Talk time: 11:15am – 12:45pm
Title: Recursive Deep Learning for Modeling Semantic Compositionality
Abstract: Compositional and recursive structure is commonly found in different modalities, including natural language sentences and scene images. I will introduce several recursive deep learning models that, unlike standard deep learning methods can learn compositional meaning vector representations for phrases, sentences and images. These recursive neural network based models obtain state-of-the-art performance on a variety of syntactic and semantic language tasks such as parsing, paraphrase detection, relation classification and sentiment analysis.
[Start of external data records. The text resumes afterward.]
## src/rtl/bcd_tick_counter_if.sv

```systemverilog
// bcd_tick_counter_if: control and count bundle between the BCD tick counter
// and its neighbours. The optional seg bundle member exists only when
// BCD_TICK_SEG7_EN is defined.
interface bcd_tick_counter_if #(
   parameter int DIGITS = 2
) ();
   logic                  tick_in;
   logic                  en;
   logic                  up;
   logic                  load;
   logic [4*DIGITS-1:0]   load_val;
   logic [4*DIGITS-1:0]   bcd;
   logic                  tc;
`ifdef BCD_TICK_SEG7_EN
   logic [7*DIGITS-1:0]   seg;
`endif

   // Driver side: produces tick/control, observes the count.
   modport master (
      output tick_in,
      output en,
      output up,
      output load,
      output load_val,
`ifdef BCD_TICK_SEG7_EN
      input  seg,
`endif
      input  bcd,
      input  tc
   );

   // Counter side.
   modport slave (
      input  tick_in,
      input  en,
      input  up,
      input  load,
      input  load_val,
`ifdef BCD_TICK_SEG7_EN
      output seg,
`endif
      output bcd,
      output tc
   );
endinterface

```

## src/rtl/bcd_tick_counter.sv

```systemverilog
// bcd_tick_counter: multi-digit BCD up/down counter advanced by rising edges
// of a slow divided square wave. Load has priority over counting; tc pulses
// for one cycle when the count wraps in either direction.
// Optional feature macro: BCD_TICK_SEG7_EN adds a registered, active-low
// seven-segment decode (g..a per digit) that trails bcd by one cycle.
module bcd_tick_counter #(
   parameter int DIGITS = 2
) (
   input  logic              clk,
   input  logic              rst,      // asynchronous, active-low
   bcd_tick_counter_if.slave bus
);

   localparam int W = 4 * DIGITS;

   logic          tick_s1_q, tick_s1_d;
   logic          tick_s2_q, tick_s2_d;
   logic          step;
   logic [W-1:0]  bcd_q, bcd_d;
   logic          tc_q, tc_d;

   logic [W-1:0]  inc_val;
   logic [W-1:0]  dec_val;
   logic [W-1:0]  load_clean;
   logic [DIGITS:0] carry;
   logic [DIGITS:0] borrow;

   assign step      = tick_s1_q & ~tick_s2_q;
   assign carry[0]  = 1'b1;
   assign borrow[0] = 1'b1;

   // Per-digit ripple: a digit changes only when every lower digit wrapped.
   // carry[DIGITS] / borrow[DIGITS] therefore flag the all-9 / all-0 wrap.
   genvar gi;
   generate
      for (gi = 0; gi < DIGITS; gi++) begin : g_digit
         logic [3:0] dig;
         logic [3:0] ld;
         assign dig = bcd_q[4*gi +: 4];
         assign ld  = bus.load_val[4*gi +: 4];

         assign inc_val[4*gi +: 4] = !carry[gi]    ? dig :
                                     (dig == 4'd9) ? 4'd0 : dig + 4'd1;
         assign carry[gi+1]        = carry[gi] & (dig == 4'd9);

         assign dec_val[4*gi +: 4] = !borrow[gi]   ? dig :
                                     (dig == 4'd0) ? 4'd9 : dig - 4'd1;
         assign borrow[gi+1]       = borrow[gi] & (dig == 4'd0);

         // Non-decimal nibbles are forced to 0 so bcd never holds >9.
         assign load_clean[4*gi +: 4] = (ld > 4'd9) ? 4'd0 : ld;
      end
   endgenerate

   // Next-state: edge-detect shift, then load > enabled step > hold.
   always_comb begin
      tick_s1_d = bus.tick_in;
      tick_s2_d = tick_s1_q;
      bcd_d     = bcd_q;
      tc_d      = 1'b0;
      if (bus.load) begin
         bcd_d = load_clean;
      end else if (step && bus.en) begin
         if (bus.up) begin
            bcd_d = inc_val;
            tc_d  = carry[DIGITS];
         end else begin
            bcd_d = dec_val;
            tc_d  = borrow[DIGITS];
         end
      end
   end

   // State registers with asynchronous clear.
   always_ff @(posedge clk or negedge rst) begin
      if (!rst) begin
         tick_s1_q <= 1'b0;
         tick_s2_q <= 1'b0;
         bcd_q     <= '0;
         tc_q      <= 1'b0;
      end else begin
         tick_s1_q <= tick_s1_d;
         tick_s2_q <= tick_s2_d;
         bcd_q     <= bcd_d;
         tc_q      <= tc_d;
      end
   end

   assign bus.bcd = bcd_q;
   assign bus.tc  = tc_q;

`ifdef BCD_TICK_SEG7_EN
   logic [7*DIGITS-1:0] seg_q, seg_d;

   // Active-low g..a pattern for one decimal digit.
   function automatic logic [6:0] seg7(input logic [3:0] d);
      logic [6:0] s;
      case (d)
         4'd0:    s = 7'b1000000;
         4'd1:    s = 7'b1111001;
         4'd2:    s = 7'b0100100;
         4'd3:    s = 7'b0110000;
         4'd4:    s = 7'b0011001;
         4'd5:    s = 7'b0010010;
         4'd6:    s = 7'b0000010;
         4'd7:    s = 7'b1111000;
         4'd8:    s = 7'b0000000;
         4'd9:    s = 7'b0010000;
         default: s = 7'b1111111;
      endcase
      return s;
   endfunction

   // Decode the registered count, so seg trails bcd by one cycle.
   always_comb begin
      seg_d = '1;
      for (int i = 0; i < DIGITS; i++) begin
         seg_d[7*i +: 7] = seg7(bcd_q[4*i +: 4]);
      end
   end

   // Segment register; blank after reset.
   always_ff @(posedge clk or negedge rst) begin
      if (!rst) begin
         seg_q <= '1;
      end else begin
         seg_q <= seg_d;
      end
   end

   assign bus.seg = seg_q;
`endif

endmodule

```

## src/flat_wrapper.sv

```systemverilog
// flat-port wrapper written by rule: the top's interface ports become plain ports
module bcd_tick_counter_flat 
#(
   parameter int DIGITS = 2
)
  (clk, rst, bus_tick_in, bus_en, bus_up, bus_load, bus_load_val, bus_bcd, bus_tc);
  bcd_tick_counter_if #(.DIGITS(DIGITS)) bus_i ();
  input  logic clk;
  input  logic rst;
  input wire logic [$bits(bus_i.tick_in)-1:0] bus_tick_in;
  input wire logic [$bits(bus_i.en)-1:0] bus_en;
  input wire logic [$bits(bus_i.up)-1:0] bus_up;
  input wire logic [$bits(bus_i.load)-1:0] bus_load;
  input wire logic [$bits(bus_i.load_val)-1:0] bus_load_val;
  output wire logic [$bits(bus_i.bcd)-1:0] bus_bcd;
  output wire logic [$bits(bus_i.tc)-1:0] bus_tc;
  assign bus_i.tick_in = bus_tick_in;
  assign bus_i.en = bus_en;
  assign bus_i.up = bus_up;
  assign bus_i.load = bus_load;
  assign bus_i.load_val = bus_load_val;
  assign bus_bcd = bus_i.bcd;
  assign bus_tc = bus_i.tc;
  bcd_tick_counter #(.DIGITS(DIGITS)) u_core (.clk(clk), .rst(rst), .bus(bus_i));
endmodule
```
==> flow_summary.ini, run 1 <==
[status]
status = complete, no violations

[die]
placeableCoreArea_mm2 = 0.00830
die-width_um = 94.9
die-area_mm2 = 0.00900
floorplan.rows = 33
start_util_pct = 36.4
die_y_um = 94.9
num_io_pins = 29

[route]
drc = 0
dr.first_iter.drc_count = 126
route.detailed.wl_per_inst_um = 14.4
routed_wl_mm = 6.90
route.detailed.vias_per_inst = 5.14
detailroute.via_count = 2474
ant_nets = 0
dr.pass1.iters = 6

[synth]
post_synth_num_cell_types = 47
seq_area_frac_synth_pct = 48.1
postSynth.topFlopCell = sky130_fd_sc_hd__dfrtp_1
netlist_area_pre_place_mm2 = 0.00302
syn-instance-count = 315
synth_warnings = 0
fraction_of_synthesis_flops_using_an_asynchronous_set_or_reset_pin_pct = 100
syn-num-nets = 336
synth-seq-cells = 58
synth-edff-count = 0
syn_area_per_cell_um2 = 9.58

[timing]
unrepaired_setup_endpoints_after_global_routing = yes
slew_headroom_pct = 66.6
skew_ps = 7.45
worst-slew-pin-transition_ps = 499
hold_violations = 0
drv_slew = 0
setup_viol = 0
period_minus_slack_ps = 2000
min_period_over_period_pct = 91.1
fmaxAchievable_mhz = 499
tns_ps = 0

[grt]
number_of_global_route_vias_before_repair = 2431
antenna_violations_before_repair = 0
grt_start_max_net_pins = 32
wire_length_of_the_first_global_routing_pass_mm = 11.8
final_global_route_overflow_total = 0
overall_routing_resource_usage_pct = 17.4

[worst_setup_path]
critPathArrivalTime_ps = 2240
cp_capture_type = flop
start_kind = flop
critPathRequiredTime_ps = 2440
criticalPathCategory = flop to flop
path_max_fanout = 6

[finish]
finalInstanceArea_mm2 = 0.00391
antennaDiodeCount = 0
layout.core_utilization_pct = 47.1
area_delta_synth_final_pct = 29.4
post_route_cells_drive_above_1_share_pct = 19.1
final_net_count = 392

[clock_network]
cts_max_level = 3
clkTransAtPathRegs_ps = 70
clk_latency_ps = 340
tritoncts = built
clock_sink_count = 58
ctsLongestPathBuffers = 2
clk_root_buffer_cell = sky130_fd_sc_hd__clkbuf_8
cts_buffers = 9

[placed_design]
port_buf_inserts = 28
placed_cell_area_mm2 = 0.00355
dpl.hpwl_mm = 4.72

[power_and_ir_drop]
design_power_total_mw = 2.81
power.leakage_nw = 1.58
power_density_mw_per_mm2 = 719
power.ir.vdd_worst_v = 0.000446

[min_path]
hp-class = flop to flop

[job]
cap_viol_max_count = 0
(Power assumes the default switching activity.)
$ cat src/rtl/gfx_raster_frag_serializer.sv
// Two-slot ping-pong tile buffer emitting painted fragments one per cycle,
// lowest cell index first, with a registered stall back to the raster array.
module gfx_raster_frag_serializer
  import gfx_raster_frag_serializer_pkg::*;
(
  input logic                          clk,
  input logic                          rst_n,
  gfx_raster_frag_serializer_if.slave  bus
);

  raster_tile_slot  slots_q [2];
  raster_tile_slot  slots_d [2];
  logic             head_q, head_d;

  raster_tile_slot  head_slot;
  logic [IDX_W-1:0] head_idx;
  logic             head_any;
  raster_mask       head_mask_next;

  logic stall;
  logic tail;
  logic accept;
  logic pop;

  assign head_slot = slots_q[head_q];

  gfx_raster_frag_serializer_lsb_pick u_lsb_pick (
    .mask_i      (head_slot.mask),
    .index_o     (head_idx),
    .any_o       (head_any),
    .mask_next_o (head_mask_next)
  );

  // Stall depends on registered fill state only, so it lags a drain by one cycle.
  assign stall  = slots_q[0].full & slots_q[1].full;
  assign tail   = head_q ^ (slots_q[0].full ^ slots_q[1].full);
  assign accept = bus.in_valid & ~stall;
  assign pop    = bus.out_valid & bus.out_ready;

  always_comb begin
    slots_d = slots_q;
    head_d  = head_q;
    if (pop) begin
      slots_d[head_q].mask = head_mask_next;
      if (head_mask_next == '0) begin
        slots_d[head_q].full = 1'b0;
        head_d               = ~head_q;
      end
    end
    // Tail never equals a full head here, so an accept never clobbers a pop.
    if (accept && (bus.in_paint != '0)) begin
      slots_d[tail].mask     = bus.in_paint;
      slots_d[tail].coarse_x = bus.in_frags[0].x[COORD_W-1:BITS];
      slots_d[tail].coarse_y = bus.in_frags[0].y[COORD_W-1:BITS];
      slots_d[tail].full     = 1'b1;
    end
  end

  always_ff @(posedge clk or negedge rst_n) begin
    if (!rst_n) begin
      slots_q[0] <= '0;
      slots_q[1] <= '0;
      head_q     <= 1'b0;
    end else begin
      slots_q <= slots_d;
      head_q  <= head_d;
    end
  end

  always_comb begin
    bus.stall     = stall;
    bus.out_valid = head_slot.full & head_any;
    bus.out_frag  = frag_from_index(head_slot.coarse_x, head_slot.coarse_y, head_idx);
  end

  // Only the coarse bits of cell 0 are stored.
  logic unused_frags;
  assign unused_frags = ^{bus.in_frags[CELLS-1:1],
                          bus.in_frags[0].x[BITS-1:0], bus.in_frags[0].y[BITS-1:0]};

endmodule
Besides the good performance, the models capture interesting phenomena in language such as compositionality. For instance the models learn different types of high level negation and how it can change the meaning of longer phrases with many positive words. They can learn that the sentiment following a “but” usually dominates that of phrases preceding the “but.”Furthermore, unlike many other machine learning approaches that rely on human designed feature sets, features are learned as part of the model.
University of Cambridge
Talk time: 2:00pm – 3:30pm
Title: A Mathematical Framework for a Compositional Distributional Model of Meaning
Abstract: In this talk I will describe a mathematical framework for a unification of the distributional theory of meaning in terms of vector space models, and a compositional theory for grammatical types (based on categorial grammar). A key idea is that the meanings of functional words, such as verbs and adjectives, will be represented using tensors of various types. This mathematical framework enables us to compute the distributional meaning of a well-typed sentence from the distributional meanings of its constituents. Importantly, meanings of whole sentences live in a single space, independent of the grammatical structure of the sentence. Hence the inner-product can be used to compare meanings of arbitrary sentences, as it is for comparing the meanings of words in the distributional model.
There are two key questions that the framework leaves open: 1) what are the basis vectors of the sentence space? and 2) how can the values in the tensors be acquired? I will sketch some of the ideas we have for how to answer these questions.